(Records drawn from a dataset)
::::

===== src/rtl/gpio_irq_pkg.sv =====
package gpio_irq_pkg;
  localparam int unsigned OFS_DATA  = 'h00;
  localparam int unsigned OFS_DIR   = 'h04;
  localparam int unsigned OFS_IEN   = 'h30;
  localparam int unsigned OFS_IMASK = 'h34;
  localparam int unsigned OFS_ITYPE = 'h38;
  localparam int unsigned OFS_IPOL  = 'h3C;
  localparam int unsigned OFS_ISTAT = 'h40;
  localparam int unsigned OFS_IRAW  = 'h44;
  localparam int unsigned OFS_DEBNC = 'h48;
  localparam int unsigned OFS_EOI   = 'h4C;
  localparam int unsigned OFS_EXT   = 'h50;
  localparam int unsigned OFS_LSYNC = 'h60;
  localparam int unsigned OFS_IDENT = 'h64;
  localparam int unsigned OFS_BOTH  = 'h68;
  localparam int unsigned OFS_VER   = 'h6C;

  typedef enum logic [1:0] {
    BUS_IDLE  = 2'd0,
    BUS_READ  = 2'd1,
    BUS_WRITE = 2'd2
  } bus_op_e;
endpackage


===== src/rtl/gpio_in_sync.sv =====
module gpio_in_sync #(
  parameter int WIDTH = 32,
  parameter int STAGES = 2
) (
  input  logic             clk,
  input  logic             rst_n,
  input  logic [WIDTH-1:0] pin_i,
  output logic [WIDTH-1:0] lvl_o,
  output logic [WIDTH-1:0] prev_o
);
  logic [WIDTH-1:0] stage_q [STAGES];
  logic [WIDTH-1:0] prev_q;

  genvar g;
  generate
    for (g = 0; g < STAGES; g++) begin : g_stage
      always_ff @(posedge clk or negedge rst_n) begin
        if (!rst_n) begin
          stage_q[g] <= '0;
        end else if (g == 0) begin
          stage_q[g] <= pin_i;
        end else begin
          stage_q[g] <= stage_q[(g == 0) ? 0 : g-1];
        end
      end
    end
  endgenerate

  always_ff @(posedge clk or negedge rst_n) begin
    if (!rst_n) prev_q <= '0;
    else        prev_q <= stage_q[STAGES-1];
  end

  assign lvl_o  = stage_q[STAGES-1];
  assign prev_o = prev_q;
endmodule


===== src/rtl/gpio_irq_bank.sv =====
module gpio_irq_bank #(
  parameter int WIDTH = 32
) (
  input  logic             clk,
  input  logic             rst_n,
  input  logic [WIDTH-1:0] lvl_i,
  input  logic [WIDTH-1:0] prev_i,
  input  logic [WIDTH-1:0] en_i,
  input  logic [WIDTH-1:0] edge_i,
  input  logic [WIDTH-1:0] pol_i,
  input  logic [WIDTH-1:0] both_i,
  input  logic [WIDTH-1:0] mask_i,
  input  logic             eoi_we_i,
  input  logic [WIDTH-1:0] eoi_bits_i,
  output logic [WIDTH-1:0] raw_o,
  output logic [WIDTH-1:0] stat_o,
  output logic             irq_o
);
  logic [WIDTH-1:0] latch_q;
  logic [WIDTH-1:0] set_v;

  genvar b;
  generate
    for (b = 0; b < WIDTH; b++) begin : g_cell
      logic rise, fall, hit, armed, active_lvl;
      always_comb begin
        rise       = lvl_i[b] & ~prev_i[b];
        fall       = ~lvl_i[b] & prev_i[b];
        hit        = both_i[b] ? (rise | fall) : (pol_i[b] ? rise : fall);
        armed      = en_i[b] & edge_i[b];
        active_lvl = pol_i[b] ? lvl_i[b] : ~lvl_i[b];
        set_v[b]   = armed & hit;
      end

      always_ff @(posedge clk or negedge rst_n) begin
        if (!rst_n)                          latch_q[b] <= 1'b0;
        else if (!armed)                     latch_q[b] <= 1'b0;
        else if (hit)                        latch_q[b] <= 1'b1;
        else if (eoi_we_i && eoi_bits_i[b])  latch_q[b] <= 1'b0;
      end

      assign raw_o[b] = en_i[b] & (edge_i[b] ? latch_q[b] : active_lvl);
    end
  endgenerate

  assign stat_o = raw_o & ~mask_i;
  assign irq_o  = |stat_o;

  AST_LATCH_NEEDS_EVENT: assert property (@(posedge clk) disable iff (!rst_n)
    1'b1 |=> ((latch_q & ~$past(latch_q) & ~$past(set_v)) == '0));

  AST_EOI_CLEARS: assert property (@(posedge clk) disable iff (!rst_n)
    eoi_we_i |=> ((latch_q & $past(eoi_bits_i) & ~$past(set_v)) == '0));

  AST_MASKED_QUIET: assert property (@(posedge clk) disable iff (!rst_n)
    ((en_i & ~mask_i) == '0) |-> !irq_o);
endmodule


===== src/rtl/gpio_irq_port.sv =====
module gpio_irq_port
  import gpio_irq_pkg::*;
#(
  parameter int          WIDTH     = 32,
  parameter int          ADDR_W    = 8,
  parameter logic [31:0] ID_VALUE  = 32'h4750_4F31,
  parameter logic [31:0] VER_VALUE = 32'h0000_0102
) (
  input  logic              clk,
  input  logic              rst_n,
  input  logic              psel,
  input  logic              penable,
  input  logic              pwrite,
  input  logic [ADDR_W-1:0] paddr,
  input  logic [WIDTH-1:0]  pwdata,
  output logic [WIDTH-1:0]  prdata,
  input  logic [WIDTH-1:0]  pin_in,
  output logic [WIDTH-1:0]  pin_out,
  output logic [WIDTH-1:0]  pin_oe,
  output logic              irq
);
  localparam int SYNC_STAGES = 2;

  bus_op_e op;
  logic    wr_en;
  logic [WIDTH-1:0] data_q, dir_q, ien_q, imask_q, itype_q, ipol_q, both_q, debnc_q;
  logic             lsync_q;
  logic [WIDTH-1:0] lvl, prev, raw, stat;
  logic             eoi_we;

  always_comb begin
    if (psel && penable) op = pwrite ? BUS_WRITE : BUS_READ;
    else                 op = BUS_IDLE;
  end
  assign wr_en  = (op == BUS_WRITE);
  assign eoi_we = wr_en && (paddr == ADDR_W'(OFS_EOI));

  always_ff @(posedge clk or negedge rst_n) begin
    if (!rst_n) begin
      data_q  <= '0;
      dir_q   <= '0;
      ien_q   <= '0;
      imask_q <= '0;
      itype_q <= '0;
      ipol_q  <= '0;
      both_q  <= '0;
      debnc_q <= '0;
      lsync_q <= 1'b0;
    end else if (wr_en) begin
      case (paddr)
        ADDR_W'(OFS_DATA):  data_q  <= pwdata;
        ADDR_W'(OFS_DIR):   dir_q   <= pwdata;
        ADDR_W'(OFS_IEN):   ien_q   <= pwdata;
        ADDR_W'(OFS_IMASK): imask_q <= pwdata;
        ADDR_W'(OFS_ITYPE): itype_q <= pwdata;
        ADDR_W'(OFS_IPOL):  ipol_q  <= pwdata;
        ADDR_W'(OFS_BOTH):  both_q  <= pwdata;
        ADDR_W'(OFS_DEBNC): debnc_q <= pwdata;
        ADDR_W'(OFS_LSYNC): lsync_q <= pwdata[0];
        default: ;
      endcase
    end
  end

  gpio_in_sync #(.WIDTH(WIDTH), .STAGES(SYNC_STAGES)) u_sync (
    .clk    (clk),
    .rst_n  (rst_n),
    .pin_i  (pin_in),
    .lvl_o  (lvl),
    .prev_o (prev)
  );

  gpio_irq_bank #(.WIDTH(WIDTH)) u_bank (
    .clk        (clk),
    .rst_n      (rst_n),
    .lvl_i      (lvl),
    .prev_i     (prev),
    .en_i       (ien_q),
    .edge_i     (itype_q),
    .pol_i      (ipol_q),
    .both_i     (both_q),
    .mask_i     (imask_q),
    .eoi_we_i   (eoi_we),
    .eoi_bits_i (pwdata),
    .raw_o      (raw),
    .stat_o     (stat),
    .irq_o      (irq)
  );

  always_comb begin
    prdata = '0;
    if (op == BUS_READ) begin
      case (paddr)
        ADDR_W'(OFS_DATA):  prdata = data_q;
        ADDR_W'(OFS_DIR):   prdata = dir_q;
        ADDR_W'(OFS_IEN):   prdata = ien_q;
        ADDR_W'(OFS_IMASK): prdata = imask_q;
        ADDR_W'(OFS_ITYPE): prdata = itype_q;
        ADDR_W'(OFS_IPOL):  prdata = ipol_q;
        ADDR_W'(OFS_ISTAT): prdata = stat;
        ADDR_W'(OFS_IRAW):  prdata = raw;
        ADDR_W'(OFS_DEBNC): prdata = debnc_q;
        ADDR_W'(OFS_EXT):   prdata = lvl;
        ADDR_W'(OFS_LSYNC): prdata = WIDTH'(lsync_q);
        ADDR_W'(OFS_IDENT): prdata = WIDTH'(ID_VALUE);
        ADDR_W'(OFS_BOTH):  prdata = both_q;
        ADDR_W'(OFS_VER):   prdata = WIDTH'(VER_VALUE);
        default:            prdata = '0;
      endcase
    end
  end

  assign pin_out = data_q;
  assign pin_oe  = dir_q;

  AST_OE_HOLDS: assert property (@(posedge clk) disable iff (!rst_n)
    !(wr_en && paddr == ADDR_W'(OFS_DIR)) |=> $stable(pin_oe));

  always_comb begin
    if (rst_n && op == BUS_READ && paddr == ADDR_W'(OFS_EOI))
      AST_EOI_READS_ZERO: assert (prdata == '0);
  end
endmodule


===== config.mk =====
export PLATFORM = sky130hd
export DESIGN_NAME = gpio_irq_port
export DESIGN_NICKNAME = d
export VERILOG_FILES = /design/src/rtl/gpio_irq_pkg.sv /design/src/rtl/gpio_in_sync.sv /design/src/rtl/gpio_irq_bank.sv /design/src/rtl/gpio_irq_port.sv
export SDC_FILE = /design/constraint.sdc
export NUM_CORES = 1
export LEC_CHECK = 0
export CAP_MARGIN = 20
export CORE_MARGIN = 1
export CORE_UTILIZATION = 35
export CTS_CLUSTER_DIAMETER = 60
export DETAILED_ROUTE_END_ITERATION = 8
export GPL_ROUTABILITY_DRIVEN = 0
export PLACE_DENSITY = 0.55
export SETUP_SLACK_MARGIN = 0.3
export SYNTH_ARGS = -nofsm -noshare
export SYNTH_HDL_FRONTEND = slang
export SYNTH_SLANG_ARGS = --single-unit
export TNS_END_PERCENT = 20

===== constraint.sdc =====
create_clock -name clk -period 7.61 [get_ports clk]
set_input_delay 1.9025 -clock clk [delete_from_list [all_inputs] [get_ports clk]]
set_output_delay 1.9025 -clock clk [all_outputs]
set_load 0.01 [all_outputs]

After elaboration in Yosys (flattened, before gate mapping)
Index checks and enable logic that the tools add are counted.
- equal/unequal tests: 48
- mux-type cells: 228
- bitwise operators: 226
- reductions and logical operators: 45
- operators with widths (kind ; count):
    one-hot mux 32 bit (14 select lines) ; 1
    2-to-1 mux 1 bit ; 224
    AND 1 bit ; 128
    inequality test 3 x 2 -> 1 bit, second input constant ; 32
    == test 8 x 7 -> 1 bit, second input constant ; 9
    inverter 1 bit ; 64
    logical AND 1 bit ; 34
    AND 32 bit ; 1
    == test 8 x 6 -> 1 bit, second input constant ; 4
    2-to-1 mux 32 bit ; 1
    inverter 32 bit ; 1
    bitwise OR 1 bit ; 32
    OR reduction 32 bit ; 1
    AND reduction 2 bit ; 9
    == test 8 x 3 -> 1 bit, second input constant ; 1
    zero test 8 bit ; 1
    2-to-1 mux 2 bit ; 2
    == test 2 x 1 -> 1 bit, second input constant ; 1
    == test 2 bit, second input constant ; 1
- register bits after elaboration: 385
- input bits: 77
- output and inout port bits: 97

Depth between registers and ports, before layout
- depth after elaboration: 8
- mapped depth: 8
- gate-level depth less buffers: 6

Cells and area by module
A second synthesis with hierarchy kept.
- cells, all modules: 1783
- area, all modules: 19824.0 um2
- modules (own cells, without submodules) (module ; instances ; cells an instance ; area an instance (um2) ; seq. area each (um2)):
    gpio_irq_port ; 1 ; 1051 ; 12863.6 ; 6431.2
    gpio_irq_bank ; 1 ; 604 ; 4317.9 ; 800.8
    gpio_in_sync ; 1 ; 128 ; 2642.5 ; 2402.3

Least setup slack after synthesis
Ideal clock, no wire load.
- path type: input-to-output
- from: in paddr[3]
- to: out prdata[5]
- arrival: 3506 ps
- data required time: 5707 ps
- path slack: 2202 ps
- stages: 6
- buffers on the path: 2
- cell sequence: clkbuf_1 > clkbuf_1 > mux4_2 > and3_1 > a2111oi_0 > a31oi_1
- longest elaborated chain between the ends: 3
- RTL lines (element ; line ; RTL):
    from (decl) ; gpio_irq_port.sv:14 ; input logic [ADDR_W-1:0] paddr,
    == test 8 x 7 -> 1 bit (tied with other cells) ; gpio_irq_port.sv:93 ; case (paddr)
    one-hot mux 32 bit (14 select lines) * ; gpio_irq_port.sv:93 ;
    2-to-1 mux 32 bit * ; gpio_irq_port.sv:92 ; if (op == BUS_READ) begin
    to (decl) ; gpio_irq_port.sv:16 ; output logic [WIDTH-1:0] prdata,
Mark *: on every way between the ends. The rest lies on a longest branch, timed or not.

Final worst setup path
- from: in paddr[4]
- to: out prdata[18]
The elaborated chain is that of the path after synthesis.

==> results_dict.tcl <==
set metrics [dict create \
    status "finished, violations left" \
    violations "DRC" \
    antenna_found_initial 0 \
    fin_setup_tns_ns 0 \
    cp_max_fo 15 \
    synth_top_family_by_area "multiplexers" \
    cap_violations 0 \
    crit_path_frequent_cell "buf_4" \
    maxSlewViolCount 0 \
    drcViolationCount 6 \
    grt_overflow 0 \
    ctsHoldBuffers 0 \
    fin_skew_ns 0.0150 \
    r2r-start "u_sync.lvl_o[30]" \
    setup_violations 0 \
    synth_edf_count 0 \
    synth_seq_area_share 0.512 \
    area_delta_synth_final_pct 22.7 \
    finalCriticalPeriod_ns 7.19 \
    critical-path-top-delay-family "buffers and inverters" \
    grt_pass1_wl_mm 91.6 \
    arrival_ns 5.29 \
    fillerInstances 4914 \
    start_kind "primary input" \
    min_path_cells 0 \
    first_global_vias 14100 \
    syn_area_sq_mm 0.0188 \
    clock_latency_ns 0.57 \
    layout_commonest_cell "dfrtp_1" \
    synthArstFlopShare 1.00 \
    critical_path_class "in2out" \
    rsz0062_at_grt "no" \
    min_period_over_period 0.945 \
    crit_path_top_delay_cell "clkdlybuf4s50_1" \
    hold_viol_final 0 \
    vias_per_cell 5.66 \
    insertedDiodeCount 0 \
    syn_area_per_cell_sq_um 12.0 \
    worstReg2RegEnd "u_bank.latch_q[30]" \
    drt_iter0_drc 1382 \
    worst_path_largest_cell_delay_ns 0.62 \
    fmax_mhz 139 \
    critPathBufInv 5 \
    required_ns 5.71 \
    first_pass_iters 9 \
    worst_pin_slew_ns 1.15 \
    htreeDepth 2 \
    cts_tree "yes" \
    peakVddDrop_uv 153 \
    wl_per_cell_um 24.5 \
    final_cells 2484 \
    synthFlopType "dfrtp_1" \
    syn-num-nets 1709 \
    ys_types 66 \
    fin_hold_ws_ns 0.346 \
    ys_ff_latch 385 \
    synthCells 1568 \
    synthMuxAreaShare 0.172 \
    ff2ff_path_depth 6 \
    totalWireLength_mm 60.8 \
    cts_num_sinks 385 \
    num_io_pins 174 \
    yosys_warnings 0 \
    cts-root-buf "clkbuf_16" \
    core_sq_mm 0.0529 \
    critPathCapture "prdata[18]" \
    place.port_buffers 173 \
    critPathCaptureType "primary output" \
    antenna_left 0 \
    crit_chain "clkdlybuf4s50_1 -> buf_4 -> nor4_4 -> buf_4 -> and2_1 -> buf_4 -> a22o_1 -> a21oi_1 -> a31oi_1 -> clkdlybuf4s50_1" \
    synth-compound-area-share 0.147 \
    leakage_nw 10.7 \
    track_usage 0.224 \
    synthAdderAreaFrac 0.0425 \
    post-dp-hpwl_mm 41.2 \
    dp.cells 2399 \
    worst-path-stages 10 \
    p_per_area_mw_per_mm2 204 \
    num_vias 14100 \
    grt_max_degree 151 \
    layout_common_cells "385 x dfrtp_1, 232 x mux2_2, 171 x clkdlybuf4s50_1" \
    hold_class "reg2reg" \
    reg2reg_slack_ns 6.02 \
    die_w_um 234 \
    postCtsSetupBuffers 0 \
    die_y_um 234 \
    synth-simple-area-share 0.0740 \
    relSlewSlack 0.229 \
    initial_core_util 0.356 \
    die-area_sq_mm 0.0547 \
    synth-xor-area-share 0.0149 \
    layout.nets 1901 \
    clk_pin_slew_ns 0.06 \
    cts_buffers 47 \
    drive_above_1_share 0.213 \
    cts_buffer_depth 3 \
    ctsResizeCount 0 \
    critPathLaunch "paddr[4]" \
    row_count 84 \
]
[sequential cells by signal, summed over array words and instances (netlist names)]
name            flops
both_q             32
debnc_q            32
ien_q              32
imask_q            32
ipol_q             32
itype_q            32
lsync_q             1
pin_oe             32
pin_out            32
u_bank.latch_q     32
u_sync.lvl_o       32
u_sync.prev_o      32
u_sync.stage_q     32
[cells in the mapped netlist, drive strengths merged, types with 38 or more instances]
cell,count,area (sq um)
mux2i,45,450
o21ai,50,250
buf,51,277
nor2,51,199
inv,79,297
nor2b,38,238
a22oi,46,345
dfrtp,385,9630
mux2,244,2750
nand2,53,201
ha,64,801
a21oi,59,295
[cell type report]
cell class / count / area, sq um / area share
timing repair buffer: 228 / 2210 / 0.0955
multi-input combinational: 1019 / 8540 / 0.369
sequential: 385 / 9630 / 0.417
tap: 688 / 861 / 0.0373
clock buffer: 67 / 1360 / 0.0589
clock inverter: 18 / 210 / 0.00910
inverter: 79 / 297 / 0.0128
[kinds of logic after synthesis]
kind of cell | Yosys count
fa+ha+maj | 64
xor+xnor | 32
mux | 291
compound gates | 384
simple gates | 248
buf+inv | 164
flops | 385
[metrics by stage]
step                power (W)  area (sq um)  utilization  setup slack, ns
finish                0.00471         23100        0.437            0.418
floorplan             0.00228         18800            -             2.20
detailed placement    0.00248         21500        0.407            0.520
CTS                   0.00477         23100        0.437            0.494
global placement      0.00247         21500        0.407            0.536
global route          0.00488         23100        0.437            0.370
[worst min path at each step]
stage	endpoint	slack [ns]	startpoint
after floorplan	u_sync.lvl_o[0]	0.33	u_sync.stage_q[32]
after global placement	u_sync.lvl_o[25]	0.34	u_sync.stage_q[57]
after detailed placement	u_sync.lvl_o[13]	0.33	u_sync.stage_q[45]
after CTS	u_sync.lvl_o[12]	0.35	u_sync.stage_q[44]
after global routing	u_sync.lvl_o[13]	0.35	u_sync.stage_q[45]
final	u_sync.lvl_o[18]	0.35	u_sync.stage_q[50]
[layer usage]
layer / track usage / vias up / part of all wire / wire (um)
li1: - / 6181 / - / -
met1: 0.321 / 7210 / 0.45 / 27400
met2: 0.343 / 565 / 0.45 / 27500
met3: 0.0404 / 97 / 0.070 / 4240
met4: 0.0686 / 0 / 0.028 / 1680
met5: 0 / - / 0 / 0
[worst register-to-register path, cell delays in order, from the launching register on]
cell      delay, ns
dfrtp_1        0.56
inv_1          0.09
ha_1           0.20
nor2b_1        0.12
a211oi_1       0.21
a21oi_1        0.08
o211a_1        0.23
[where the power goes]
part	internal (W)	switching [W]
Clock	0.00138	0.000889
Sequential	0.00210	0.0000495
Combinational	0.000120	0.000174
Total	0.00359	0.00111
(Power assumes the default switching activity.)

::::

What to do - Using the records above, restate word for word the lines from the one with "localparam int unsigned OFS_EXT" through the one with "if (!rst_n) prev_q <= '0;", both included.

Answer to this problem -
  localparam int unsigned OFS_EXT   = 'h50;
  localparam int unsigned OFS_LSYNC = 'h60;
  localparam int unsigned OFS_IDENT = 'h64;
  localparam int unsigned OFS_BOTH  = 'h68;
  localparam int unsigned OFS_VER   = 'h6C;

  typedef enum logic [1:0] {
    BUS_IDLE  = 2'd0,
    BUS_READ  = 2'd1,
    BUS_WRITE = 2'd2
  } bus_op_e;
endpackage


===== src/rtl/gpio_in_sync.sv =====
module gpio_in_sync #(
  parameter int WIDTH = 32,
  parameter int STAGES = 2
) (
  input  logic             clk,
  input  logic             rst_n,
  input  logic [WIDTH-1:0] pin_i,
  output logic [WIDTH-1:0] lvl_o,
  output logic [WIDTH-1:0] prev_o
);
  logic [WIDTH-1:0] stage_q [STAGES];
  logic [WIDTH-1:0] prev_q;

  genvar g;
  generate
    for (g = 0; g < STAGES; g++) begin : g_stage
      always_ff @(posedge clk or negedge rst_n) begin
        if (!rst_n) begin
          stage_q[g] <= '0;
        end else if (g == 0) begin
          stage_q[g] <= pin_i;
        end else begin
          stage_q[g] <= stage_q[(g == 0) ? 0 : g-1];
        end
      end
    end
  endgenerate

  always_ff @(posedge clk or negedge rst_n) begin
    if (!rst_n) prev_q <= '0;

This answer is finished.